Managing Coronavirus Fear
The current coronavirus crisis is causing a sharp increase in stress and anxiety even among people who were never really troubled by it before. For those who were already struggling, especially with health anxiety, the situation is creating panic and a rapid deterioration in their mental health.
A few weeks ago, just before the UK went into lockdown, I was talking to an elderly friend on WhatsApp. She is one of the vulnerable: late 70s, pre-existing conditions, low immune system. She also has health anxiety and is a chronic worrier. She lives alone in a small community, but cases had already been reported there and when I called her she was right on the edge of a panic attack. She was not sleeping, watching the TV constantly, and with every new reported death her panic rose. She was stuck in the “what-if” worry spiral, running through hundreds of imagined future scenarios in her head.
I was seriously concerned about her.
I’d offered her help with anxiety in the past but she didn’t like the idea of anyone “messing with her head”. But this time I was firm. She really needed to calm down, and quickly. This level of anxiety floods our bodies with stress hormones, damaging our cells and triggering an immune response that actually makes us more susceptible to pathogens such as COVID-19. These “cytokine storms” are a huge overreaction of the immune system, leading to lung inflammation and the sudden crash that turns a relatively mild case into a deadly one.
I usually work in a very specific format: a consultation followed by three sessions. This is to ensure that I can check my work in each session, leaving no room for doubt that the desired result has been achieved. In this case, though, I didn’t have time. We started with breathing exercises, and then I ran through a very quick susceptibility test. We established that her preferred emotional state was “calm”. We dealt with all the subconscious objections to being calm, which many people would recognise.
They were mainly a lot of “what ifs.”
The subconscious only wants one thing: the best strategy for the most happiness. Obviously, though, being in a constant state of anxiety doesn’t cause happiness! Anxiety, or the “fight or flight” response, is a stress reaction dating back to our early ancestors who needed quick protection from danger. It’s very appropriate as an early warning system; for example, if we’re being chased by a bear. But you can’t run from a virus, so the response is inappropriate.
The only thing that worrying achieves is to make you feel worried. If you can actually do something about the problem - self isolate, wash your hands, social distancing etc. - then do it. It will help.
If you can’t do anything about it, what good will worrying do? It only adds an extra problem to an already difficult situation. We can get through this crisis the easy way or the hard way.

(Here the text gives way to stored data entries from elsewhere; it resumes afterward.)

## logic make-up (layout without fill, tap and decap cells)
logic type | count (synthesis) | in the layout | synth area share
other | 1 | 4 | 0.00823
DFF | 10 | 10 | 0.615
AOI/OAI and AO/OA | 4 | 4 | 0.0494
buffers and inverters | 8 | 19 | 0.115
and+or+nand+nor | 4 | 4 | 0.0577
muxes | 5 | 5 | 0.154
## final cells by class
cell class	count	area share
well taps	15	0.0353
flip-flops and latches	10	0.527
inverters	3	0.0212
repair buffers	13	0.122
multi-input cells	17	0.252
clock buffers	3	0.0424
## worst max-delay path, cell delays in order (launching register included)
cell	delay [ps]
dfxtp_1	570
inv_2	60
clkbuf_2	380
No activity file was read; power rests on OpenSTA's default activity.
$ cat src/hdl/aaid_pkg.sv
`timescale 1ns / 1ps
// ----------------------------------------------------------------------------
// aaid_pkg
// Shared constants, types and state codes of the area averaging downscaler.
// ----------------------------------------------------------------------------
package aaid_pkg;

  localparam int MAX_DST_W = 256;
  localparam int MAX_DST_H = 256;
  localparam int SRC_BITS  = 16;
  localparam int DST_BITS  = 9;
  localparam int FRAC_BITS = 12;
  localparam int OUT_SHIFT = 24;
  localparam int NCH       = 3;
  localparam int ACC_BITS  = 32;
  localparam int CH_BITS   = 8;

  localparam int COL_AW  = $clog2(MAX_DST_W);
  localparam int ROW_AW  = $clog2(MAX_DST_H);
  localparam int W_BITS  = FRAC_BITS + 1;
  localparam int WP_BITS = 2 * W_BITS;
  localparam int DIV_NW  = DST_BITS + FRAC_BITS;
  localparam int DIV_CW  = $clog2(DIV_NW);
  localparam int REG_IDX_BITS = 3;

  localparam logic ACT_START = 1'b0;
  localparam logic ACT_PIXEL = 1'b1;

  typedef enum logic [REG_IDX_BITS-1:0] {
    REG_SRC_W     = 3'd0,
    REG_SRC_H     = 3'd1,
    REG_DST_W     = 3'd2,
    REG_DST_H     = 3'd3,
    REG_BOTTOM_UP = 3'd4
  } reg_idx_t;

  typedef enum logic [3:0] {
    ST_IDLE,
    ST_B_N,
    ST_B_NWAIT,
    ST_B_QWAIT,
    ST_B_ENTRY,
    ST_B_RWAIT,
    ST_RD,
    ST_W,
    ST_M,
    ST_WB0,
    ST_WB1
  } state_t;

  typedef struct packed {
    logic [SRC_BITS-1:0] bnd;
    logic [W_BITS-1:0]   lw;
    logic [W_BITS-1:0]   rw;
  } edge_t;

  typedef struct packed {
    logic [SRC_BITS-1:0] src_w;
    logic [SRC_BITS-1:0] src_h;
    logic [DST_BITS-1:0] dst_w;
    logic [DST_BITS-1:0] dst_h;
    logic                bottom_up;
  } cfg_t;

  typedef struct packed {
    logic               action;
    logic [CH_BITS-1:0] red;
    logic [CH_BITS-1:0] green;
    logic [CH_BITS-1:0] blue;
  } item_t;

  typedef struct packed {
    logic  valid;
    item_t item;
  } head_t;

  typedef struct packed {
    logic [CH_BITS-1:0] red;
    logic [CH_BITS-1:0] green;
    logic [CH_BITS-1:0] blue;
    logic [7:0]         col;
    logic [7:0]         row;
    logic               done;
  } res_t;

  typedef logic [NCH-1:0][ACC_BITS-1:0] rgb_t;

endpackage

$ cat src/hdl/aaid_front.sv
`timescale 1ns / 1ps
// ----------------------------------------------------------------------------
// aaid_front
// Configuration registers and a two-entry queue of incoming beats.
// ----------------------------------------------------------------------------
module aaid_front import aaid_pkg::*; (
  input  logic       clk,
  input  logic       rst,
  input  logic       pix_valid,
  output logic       pix_ready,
  input  item_t      pix_item,
  input  logic       cfg_valid,
  input  logic [2:0] cfg_index,
  input  logic [15:0] cfg_data,
  output cfg_t       cfg,
  output head_t      head,
  input  logic       pop
);

  item_t      fifo [2];
  logic       wr_ptr;
  logic       rd_ptr;
  logic [1:0] count;
  logic       push;

  assign pix_ready = (count != 2'd2);
  assign push      = pix_valid && pix_ready;
  assign head.valid = (count != 2'd0);
  assign head.item  = fifo[rd_ptr];

  always_ff @(posedge clk) begin
    if (push) begin
      fifo[wr_ptr] <= pix_item;
    end
  end

  always_ff @(posedge clk) begin
    if (rst) begin
      wr_ptr <= 1'b0;
      rd_ptr <= 1'b0;
      count  <= 2'd0;
    end else begin
      if (push) wr_ptr <= ~wr_ptr;
      if (pop) rd_ptr <= ~rd_ptr;
      count <= count + 2'(push) - 2'(pop);
    end
  end

  // take register writes; indexes beyond the list are dropped
  always_ff @(posedge clk) begin
    if (rst) begin
      cfg.src_w     <= SRC_BITS'(1);
      cfg.src_h     <= SRC_BITS'(1);
      cfg.dst_w     <= DST_BITS'(1);
      cfg.dst_h     <= DST_BITS'(1);
      cfg.bottom_up <= 1'b0;
    end else if (cfg_valid) begin
      case (reg_idx_t'(cfg_index))
        REG_SRC_W:     cfg.src_w     <= cfg_data[SRC_BITS-1:0];
        REG_SRC_H:     cfg.src_h     <= cfg_data[SRC_BITS-1:0];
        REG_DST_W:     cfg.dst_w     <= cfg_data[DST_BITS-1:0];
        REG_DST_H:     cfg.dst_h     <= cfg_data[DST_BITS-1:0];
        REG_BOTTOM_UP: cfg.bottom_up <= cfg_data[0];
        default: ;
      endcase
    end
  end

endmodule

$ cat config.mk
export PLATFORM = sky130hd
export DESIGN_NAME = aaid_front
export DESIGN_NICKNAME = d
export VERILOG_FILES = /design/src/hdl/aaid_pkg.sv /design/src/hdl/aaid_front.sv
export SDC_FILE = /design/constraint.sdc
export NUM_CORES = 1
export LEC_CHECK = 0
export ABC_CLOCK_PERIOD_IN_PS = 4000
export BUFFER_PORTS_ARGS = -buffer_cell sky130_fd_sc_hd__buf_2
export CAP_MARGIN = 20
export CORE_ASPECT_RATIO = 1.75
export CORE_MARGIN = 4
export CORE_UTILIZATION = 49
export DETAILED_ROUTE_END_ITERATION = 10
export MAX_ROUTING_LAYER = met4
export PLACE_DENSITY = 0.78
export SYNTH_ARGS = -nofsm -noshare
export SYNTH_HDL_FRONTEND = slang
export SYNTH_SLANG_ARGS = --single-unit
$ cat constraint.sdc
create_clock -name clk -period 4 [get_ports clk]
set_input_delay 0.6 -clock clk [delete_from_list [all_inputs] [get_ports clk]]
set_output_delay 0.6 -clock clk [all_outputs]
set_load 0.02 [all_outputs]
==> impl_metrics.yaml, run 1 <==
clocking:
  cts_tree: "built"
  cts-resized-gates: 0
  post_cts_buffers: 0
  cts_buffer_depth: 2
  h-tree-depth: 3
  ctsHoldBuffers: 0
  cts-root-buf: "clkbuf_16"
  clock_latency_ns: 0.33
  path_clk_slew_ns: 0.07
  cts.sink_count: 106
  numCtsBuffers: 9
yosys:
  async_flop_share_pct: 0
  syn-mean-instance-area_um2: 12.1
  synth_top_area_share_pct: 38.6
  netlist_top_cells_count: "nand2_1 (80), dfxtp_1 (56), edfxtp_1 (50)"
  synth.most_common_cell: "nand2_1"
  synthCells: 322
  yosys-top-cells-area: "edfxtp_1 (39%), dfxtp_1 (29%), nand2_1 (7.7%)"
  yosys_warnings: 0
  synth-seq-area-share_pct: 67.4
  ys_seq_elements: 106
  syn_area_um2: 3890
  yosysTopAreaCell: "edfxtp_1"
  synth_fp_nets: 372
  ys.flop_type: "dfxtp_1"
  synth_edf_count: 50
  synth_cell_types: 35
setup_path:
  start_kind: "flop"
  cp.arrival_ns: 1.96
  crit_type: "reg -> out"
  required_ns: 3.40
  crit_path_end_kind: "output port"
  critPathMaxFanout: 25
timing:
  worst_slew_pin_slew_ns: 1.07
  finalMaxSlewViolations: 0
  rsz0062_at_grt: "no"
  post-route-period-util_pct: 64.0
  fmax_mhz: 390
  setup_viol: 0
  relSlewSlack_pct: 28.5
  clock_skew_ns: 0.00519
  fin_crit_ns: 2.56
  setup_tns_ns: 0
  hold_viol: 0
job:
  drv_cap: 0
placed_design:
  dpl.hpwl_um: 6210
  io_buffers: 126
  place_inst: 520
  globalplace.congestion: 0.777
power:
  leakage_nw: 1.97
  p_per_area_nw_per_um2: 476
  vdd_ir_drop_max_v: 0.000301
route:
  dr.pass1.iters: 4
  first_iter_violations: 99
  post-route-drc-count: 0
  vias_per_cell: 5.23
  ant_nets: 0
  vias: 2809
  finalWirelength_um: 8450
  wl_per_cell_um: 15.7
layout:
  fillers: 620
  area_growth_pct: 25.5
  multi_input_area_um2: 1190
  stdcell_count: 537
  register_area_um2: 2620
  drive_above_1_share_pct: 39.0
  fin_nets: 494
  num_antenna_cells: 0
floorplanning:
  io_pins: 127
  start_util_pct: 50.7
  core_region_area_um2: 7670
  rows: 42
  dieArea_um2: 9490
  die_w_um: 75.4
  dieHeight_um: 126
global_routing:
  grt_pass1_vias: 2813
  grt_usage_pct: 18.7
  antenna_found_initial: 0
  grt_max_degree: 58
  grt_overflow: 0
  grt_pass1_wl_um: 13200
status:
  status: "completed"
min_path:
  hold_path.class: "in -> reg"
per-stage QoR:
step / area, um2 / hold slack [ns] / util, % / power (W) / worst slack (ns)
floorplan: 3890 / 0.480 / - / 0.00143 / 2.13
global placement: 4580 / 0.442 / 59.7 / 0.00153 / 1.84
detailed placement: 4580 / 0.445 / 59.7 / 0.00154 / 1.77
CTS: 4860 / 0.438 / 63.3 / 0.00234 / 1.40
global route: 4880 / 0.436 / 63.6 / 0.00243 / 1.34
finish: 4880 / 0.451 / 63.6 / 0.00232 / 1.44
per-layer routing:
layer | global-route usage (%) | wire [um] | up-vias
met1 | 21.7 | 3340 | 1303
met4 | 7.42 | 251 | 0
met5 | - | 0 | -
met2 | 29.8 | 4190 | 126
met3 | 5.34 | 674 | 13
li1 | - | - | 1367
state kept, by name (all words and copies together) (netlist names), named ones only:
signal,count
cfg,51
count,2
fifo,50
rd_ptr,1
wr_ptr,1
cell families (layout without fill, tap and decap cells):
family	Yosys count	in the layout	synth area share, %
xor+xnor	2	2	0.450
simple gates	113	113	13.5
flops	106	106	67.4
compound gates	44	44	5.95
fa+ha+maj	1	1	0.321
mux	35	35	9.80
buf+inv	21	148	2.57
worst max-delay path: stages (launching register included):
cell and delay (ns):
dfxtp_1 1.03, mux2_2 0.43, buf_2 0.16
power by group:
part           total [W]  leakage (nW)  switching, W  internal (W)
Clock           0.000804         0.130      0.000375      0.000429
Sequential       0.00123         0.921     0.0000293       0.00120
Combinational   0.000286         0.920      0.000171      0.000115
final timing paths:
check	from	end	slack [ns]	depth (start not counted)
setup / recovery	flop	head[18]	1.44	2
hold / removal	pix_item[14]	fifo[0][14]$_DFFE_PP_	0.45	1
setup reg to reg	count[0]$_SDFF_PP0_	count[1]$_SDFF_PP0_	2.16	6
hold reg to reg	cfg[46]$_SDFFE_PP0P_	cfg[46]$_SDFFE_PP0P_	0.45	2
area by class of cell:
class,instances,share of cell area (%)
clock inverter,6,1.02
timing repair buffer,128,13.6
tap,88,2.25
multi-input combinational,195,24.4
clock buffer,10,4.69
inverter,4,0.307
sequential,106,53.7
cell usage in the layout (no fill, tap or decap), types with 2 or more instances in the layout:
master / n
buf_2: 126
nand2_1: 80
dfxtp_1: 56
edfxtp_1: 50
a21oi_1: 41
mux2_2: 25
nor2_1: 12
mux2i_1: 10
clkbuf_16: 9
inv_1: 4
xnor2_1: 2
nor3_1: 2
nand4b_1: 2
inv_6: 2
clkinv_4: 2
clkinvlp_4: 2
(Power assumes the default switching activity.)
==> run 2, diff against run 1 <==
Settings changed: ABC_CLOCK_PERIOD_IN_PS 4000 to 2430.
Clock period 4 ns to 2.43 ns, I/O delays scaled along.
==> impl_metrics.yaml, run 2 (synthesis results as in run 1) <==
route:
  vias_per_cell: 5.19
  post-route-drc-count: 0
  ant_nets: 0
  finalWirelength_um: 8560
  dr.pass1.iters: 4
  first_iter_violations: 133
  wl_per_cell_um: 15.8
  vias: 2808
setup_path:
  cp.arrival_ns: 1.49
  slowest_stage: "mux2_2"
  start_kind: "flop"
  slowest_delay_ns: 0.38
  reg2reg_from: "count[0]$_SDFF_PP0_"
  crit_type: "reg -> out"
  critPathMaxFanout: 25
  path_cells: "buf_4 > mux2_2 > buf_2"
  crit_path_end_kind: "output port"
  required_ns: 2.07
clocking:
  cts.sink_count: 106
  path_clk_slew_ns: 0.06
  cts-resized-gates: 0
  h-tree-depth: 3
  clock_latency_ns: 0.33
  cts_tree: "built"
  cts-root-buf: "clkbuf_16"
  cts_buffer_depth: 2
  numCtsBuffers: 9
  ctsHoldBuffers: 0
  post_cts_buffers: 0
floorplanning:
  io_pins: 127
  rows: 42
  core_region_area_um2: 7670
  dieArea_um2: 9490
  start_util_pct: 50.7
  dieHeight_um: 126
  die_w_um: 75.4
layout:
  final_common_cell: "buf_2"
  reg_top3: "cfg: 51 flops, fifo: 50 flops, count: 2 flops"
  area_growth_pct: 26.7
  stdcell_count: 541
  top_register: "cfg"
  largest_reg_flops: 51
  drive_above_1_share_pct: 39.7
  fin_nets: 498
  final_cell_mix: "buf_2 (126), nand2_1 (80), dfxtp_1 (56), edfxtp_1 (50), a21oi_1 (41)"
  num_antenna_cells: 0
placed_design:
  globalplace.congestion: 0.774
  dpl.hpwl_um: 6420
  place_inst: 525
  io_buffers: 126
global_routing:
  grt_pass1_vias: 2826
  use_met2_pct: 32.0
  antenna_found_initial: 0
  grt.met3_usage_pct: 5.74
  grt_usage_pct: 19.4
  grt_max_degree: 53
  grt_overflow: 0
  top_usage_layer: "met2"
  grtUsageMet1_pct: 21.8
  grt_pass1_wl_um: 13600
timing:
  clock_skew_ns: 0.00326
  hold_viol: 0
  relSlewSlack_pct: 47.4
  finalMaxSlewViolations: 0
  setup_viol: 0
  fin_crit_ns: 1.86
  rsz0062_at_grt: "no"
  setup_tns_ns: 0
  post-route-period-util_pct: 76.4
  worst_slew_pin_slew_ns: 0.785
  fmax_mhz: 538
power:
  leakage_nw: 2.00
  p_per_area_nw_per_um2: 813
  vdd_ir_drop_max_v: 0.000391
status:
  status: "completed"
job:
  drv_cap: 0
min_path:
  hold_path.class: "in -> reg"
  min_from: "pix_item[5]"
-- run 2: worst max-delay path: cells and delay by family, from the launching register on --
kind	cells	cell delay, ns
buf+inv	2	0.46
mux	1	0.38
flops	1	0.31
-- run 2: area by class of cell --
cell class,count,area (um2)
clock inverter,7,93.8
multi-input combinational,195,1190
inverter,4,15.0
timing repair buffer,132,676
clock buffer,9,225
sequential,106,2620
tap,88,110
fill,635,2740
-- run 2: final timing paths --
path	cells past startpoint	endpoint	slack, ns
min reg2reg	2	cfg[40]$_SDFFE_PP0P_	0.45
max	3	head[23]	0.57
max reg2reg	6	count[1]$_SDFF_PP0_	0.59
min	1	fifo[0][5]$_DFFE_PP_	0.21
-- run 2: power by group --
| part | total, W | switching [W] | internal [W] |
|---|---|---|---|
| sequential | 0.00201 | 0.0000323 | 0.00198 |
| combinational | 0.000490 | 0.000300 | 0.000190 |
| clock | 0.00151 | 0.000607 | 0.000899 |
-- run 2: through the flow --
| step | hold slack (ns) | cell area [um2] | util (%) | total power [W] | worst slack (ns) |
|---|---|---|---|---|---|
| 2_1_floorplan | 0.463 | 3890 | - | 0.00235 | 0.558 |
| 3_3_place_gp | 0.439 | 4610 | 60.1 | 0.00253 | 0.687 |
| 3_5_place_dp | 0.443 | 4610 | 60.1 | 0.00255 | 0.591 |
| 4_1_cts | 0.199 | 4930 | 64.3 | 0.00405 | 0.531 |
| 5_1_grt | 0.194 | 4930 | 64.3 | 0.00419 | 0.474 |
| 6_report | 0.212 | 4930 | 64.3 | 0.00401 | 0.573 |
-- run 2: layer usage --
| layer | vias to the layer above | routed length, um |
|---|---|---|
| met3 | 13 | 651 |
| li1 | 1370 | - |
| met4 | 0 | 172 |
| met2 | 115 | 4420 |
| met1 | 1310 | 3310 |
| met5 | - | 0 |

The hard way is to do it in a constant state of worry and panic.
The easy way is to be calm.
We gradually worked through the objections, then did a Mindscape. This is a lovely technique of guiding the person through a mental map of the problem or the goal using self-generated metaphors. I guided my friend through this map of Calm, helping her find a clear path to the goal.
This entire session took about an hour, and by the end she was tired but breathing deeply and feeling relaxed. I was hopeful, but even I was surprised by how calm she was when we spoke the next day. She’d slept well, and didn’t have the TV on. She felt much better and fully accepted her situation:
“Well, there’s nothing I can do about it, is there? So I’m just getting on with it.”
She now only watches the headlines once a day. She has a routine every day of walking around the garden, chatting to her neighbours over the fence, reading and doing puzzles. She sits out for a socially distanced coffee morning with the neighbours on warm days, and the only thing that bothers her is the boredom of a cold or rainy day. One of her neighbours has a temperature at the moment; she is concerned but calm. Someone she knows died of the virus last week. She is sad but calm. I haven’t seen a flicker of panic since the session, and our conversations are light hearted and fun.
She’s calmer than she was before the virus; in fact, calmer than I’ve ever seen her and I've known her for years!
It’s hard to believe that one hour on a video call can make such a difference, but it made me realise that I can offer a fast, effective and practical solution to coronavirus stress and anxiety in a single session. I’m now offering this as a standalone treatment for the duration of this crisis, with elderly and vulnerable people, NHS and other key workers prioritised for time slots. NHS workers with ID also get a discount.
We will beat this virus eventually, but in the meantime we can be calm and get through the coming weeks with minimal stress.